▶ _Exercise description_:
Select and copy out every line in the records containing "length".

[Dataset entries]
╔══

## src/rtl/sb_mixer_lo_pkg.sv

```systemverilog
// Shared types and frame layout for the single-balanced mixer LO sequencer.
package sb_mixer_lo_pkg;

    typedef enum logic [1:0] {
        ModeOff   = 2'b00,
        ModeCont  = 2'b01,
        ModeBurst = 2'b10,
        ModeRsvd  = 2'b11
    } mode_e;

    typedef enum logic [1:0] {StOff, StRun, StBurst, StDone} state_e;

    localparam int unsigned MODE_W      = 2;
    localparam int unsigned DEF_DIV_W   = 10;
    localparam int unsigned DEF_BURST_W = 12;
    localparam int unsigned FRAME_W     = MODE_W + DEF_DIV_W + DEF_BURST_W;
    localparam int unsigned BURST_LSB   = 0;
    localparam int unsigned BIT_CNT_W   = 5;
    localparam logic [BIT_CNT_W-1:0] BIT_CNT_MAX = 5'd31;

    function automatic int unsigned frame_w(input int unsigned div_w, input int unsigned burst_w);
        return MODE_W + div_w + burst_w;
    endfunction

    function automatic int unsigned div_lsb(input int unsigned burst_w);
        return BURST_LSB + burst_w;
    endfunction

    function automatic int unsigned mode_lsb(input int unsigned div_w, input int unsigned burst_w);
        return BURST_LSB + burst_w + div_w;
    endfunction

endpackage

```

## src/rtl/sb_mixer_lo_cfg_rx.sv

```systemverilog
// 3-wire serial config receiver: synchronizes the async pins, shifts in a frame and
// presents a staged word with a one-cycle valid pulse, or flags a wrong-length frame.
module sb_mixer_lo_cfg_rx
    import sb_mixer_lo_pkg::*;
#(
    parameter int unsigned FRAME_LEN = FRAME_W
) (
    input  logic                 clk_i,
    input  logic                 rst_ni,
    input  logic                 csn_i,
    input  logic                 sclk_i,
    input  logic                 sdata_i,
    output logic [FRAME_LEN-1:0] frame_o,
    output logic                 frame_valid_o,
    output logic                 cfg_err_o
);

    // [1:0] are the synchronizer, [2] holds the previous synchronized value
    logic [2:0]           csn_q, csn_d, sclk_q, sclk_d;
    logic [1:0]           sdata_q, sdata_d;
    logic [FRAME_LEN-1:0] shift_q, shift_d, stage_q, stage_d;
    logic [BIT_CNT_W-1:0] bcnt_q, bcnt_d;
    logic                 valid_q, valid_d, err_q, err_d;
    logic                 csn_rise, csn_fall, sclk_rise;

    assign csn_rise  = csn_q[1] & ~csn_q[2];
    assign csn_fall  = ~csn_q[1] & csn_q[2];
    assign sclk_rise = sclk_q[1] & ~sclk_q[2];

    always_comb begin
        csn_d   = {csn_q[1:0], csn_i};
        sclk_d  = {sclk_q[1:0], sclk_i};
        sdata_d = {sdata_q[0], sdata_i};
        shift_d = shift_q;
        bcnt_d  = bcnt_q;
        stage_d = stage_q;
        valid_d = 1'b0;
        err_d   = err_q;
        if (csn_fall) begin
            bcnt_d = '0;
        end else if (sclk_rise && !csn_q[1]) begin
            shift_d = {shift_q[FRAME_LEN-2:0], sdata_q[1]};
            if (bcnt_q != BIT_CNT_MAX) begin
                bcnt_d = bcnt_q + 1'b1;
            end
        end
        if (csn_rise) begin
            if (bcnt_q == BIT_CNT_W'(FRAME_LEN)) begin
                stage_d = shift_q;
                valid_d = 1'b1;
                err_d   = 1'b0;
            end else begin
                err_d = 1'b1;
            end
        end
    end

    always_ff @(posedge clk_i) begin
        if (!rst_ni) begin
            // csn idles high; resetting its sync chain high avoids a phantom rising edge
            csn_q   <= 3'b111;
            sclk_q  <= '0;
            sdata_q <= '0;
            shift_q <= '0;
            stage_q <= '0;
            bcnt_q  <= '0;
            valid_q <= 1'b0;
            err_q   <= 1'b0;
        end else begin
            csn_q   <= csn_d;
            sclk_q  <= sclk_d;
            sdata_q <= sdata_d;
            shift_q <= shift_d;
            stage_q <= stage_d;
            bcnt_q  <= bcnt_d;
            valid_q <= valid_d;
            err_q   <= err_d;
        end
    end

    assign frame_o       = stage_q;
    assign frame_valid_o = valid_q;
    assign cfg_err_o     = err_q;

endmodule

```

## src/rtl/sb_mixer_lo_ctrl.sv

```systemverilog
// Mixer LO sequencer: programmable-divisor square wave with continuous and counted-burst
// modes; new configurations land only on period boundaries so every phase is full length.
module sb_mixer_lo_ctrl
    import sb_mixer_lo_pkg::*;
#(
    parameter int unsigned DIV_W   = DEF_DIV_W,
    parameter int unsigned BURST_W = DEF_BURST_W
) (
    input  logic clk,
    input  logic rst_n,
    input  logic cfg_csn,
    input  logic cfg_sclk,
    input  logic cfg_sdata,
    output logic lo_out,
    output logic busy,
    output logic done,
    output logic cfg_err
);

    localparam int unsigned FrameW  = frame_w(DIV_W, BURST_W);
    localparam int unsigned DivLsb  = div_lsb(BURST_W);
    localparam int unsigned ModeLsb = mode_lsb(DIV_W, BURST_W);

    logic [FrameW-1:0]  frame, pend_word_q, pend_word_d, cfg_word;
    logic               frame_valid, pend_q, pend_d, cfg_avail, apply, phase_end;
    state_e             state_q, state_d;
    logic               lo_q, lo_d, busy_q, busy_d, done_q, done_d;
    logic [DIV_W-1:0]   cnt_q, cnt_d, div_q, div_d, cfg_div;
    logic [BURST_W-1:0] bcnt_q, bcnt_d, len_q, len_d, cfg_len, bcnt_inc;
    mode_e              cfg_mode;

    sb_mixer_lo_cfg_rx #(
        .FRAME_LEN(FrameW)
    ) u_cfg_rx (
        .clk_i        (clk),
        .rst_ni       (rst_n),
        .csn_i        (cfg_csn),
        .sclk_i       (cfg_sclk),
        .sdata_i      (cfg_sdata),
        .frame_o      (frame),
        .frame_valid_o(frame_valid),
        .cfg_err_o    (cfg_err)
    );

    // A frame arriving this cycle is newer than any pending one and may be applied directly
    assign cfg_avail = frame_valid | pend_q;
    assign cfg_word  = frame_valid ? frame : pend_word_q;
    assign cfg_mode  = mode_e'(cfg_word[ModeLsb +: MODE_W]);
    assign cfg_div   = cfg_word[DivLsb +: DIV_W];
    assign cfg_len   = cfg_word[BURST_LSB +: BURST_W];
    assign phase_end = (cnt_q == div_q);
    assign bcnt_inc  = bcnt_q + 1'b1;

    always_ff @(posedge clk) begin
        if (!rst_n) begin
            state_q     <= StOff;
            lo_q        <= 1'b0;
            busy_q      <= 1'b0;
            done_q      <= 1'b0;
            cnt_q       <= '0;
            bcnt_q      <= '0;
            div_q       <= '0;
            len_q       <= '0;
            pend_q      <= 1'b0;
            pend_word_q <= '0;
        end else begin
            state_q     <= state_d;
            lo_q        <= lo_d;
            busy_q      <= busy_d;
            done_q      <= done_d;
            cnt_q       <= cnt_d;
            bcnt_q      <= bcnt_d;
            div_q       <= div_d;
            len_q       <= len_d;
            pend_q      <= pend_d;
            pend_word_q <= pend_word_d;
        end
    end

    always_comb begin
        state_d     = state_q;
        lo_d        = lo_q;
        cnt_d       = cnt_q;
        bcnt_d      = bcnt_q;
        div_d       = div_q;
        len_d       = len_q;
        pend_d      = pend_q;
        pend_word_d = pend_word_q;
        // While toggling, the period boundary is the last cycle of a low phase
        unique case (state_q)
            StOff, StDone:  apply = cfg_avail;
            StRun, StBurst: apply = cfg_avail & phase_end & ~lo_q;
            default:        apply = 1'b0;
        endcase
        if (apply) begin
            div_d  = cfg_div;
            len_d  = cfg_len;
            cnt_d  = '0;
            bcnt_d = '0;
            pend_d = 1'b0;
            unique case (cfg_mode)
                ModeCont: begin
                    state_d = StRun;
                    lo_d    = 1'b1;
                end
                ModeBurst: begin
                    state_d = (cfg_len == '0) ? StDone : StBurst;
                    lo_d    = (cfg_len != '0);
                end
                default: begin
                    state_d = StOff;
                    lo_d    = 1'b0;
                end
            endcase
        end else if (state_q == StRun || state_q == StBurst) begin
            if (phase_end) begin
                cnt_d = '0;
                lo_d  = ~lo_q;
                if (state_q == StBurst && lo_q) begin
                    bcnt_d = bcnt_inc;
                    if (bcnt_inc == len_q) begin
                        state_d = StDone;
                    end
                end
            end else begin
                cnt_d = cnt_q + 1'b1;
            end
        end
        if (frame_valid && !apply) begin
            pend_d      = 1'b1;
            pend_word_d = frame;
        end
        busy_d = (state_d == StRun) || (state_d == StBurst);
        done_d = (state_d == StDone);
    end

    always_comb begin
        lo_out = lo_q;
        busy   = busy_q;
        done   = done_q;
    end

endmodule

```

╚══

▶ _Response to this task_:
// presents a staged word with a one-cycle valid pulse, or flags a wrong-length frame.
// modes; new configurations land only on period boundaries so every phase is full length.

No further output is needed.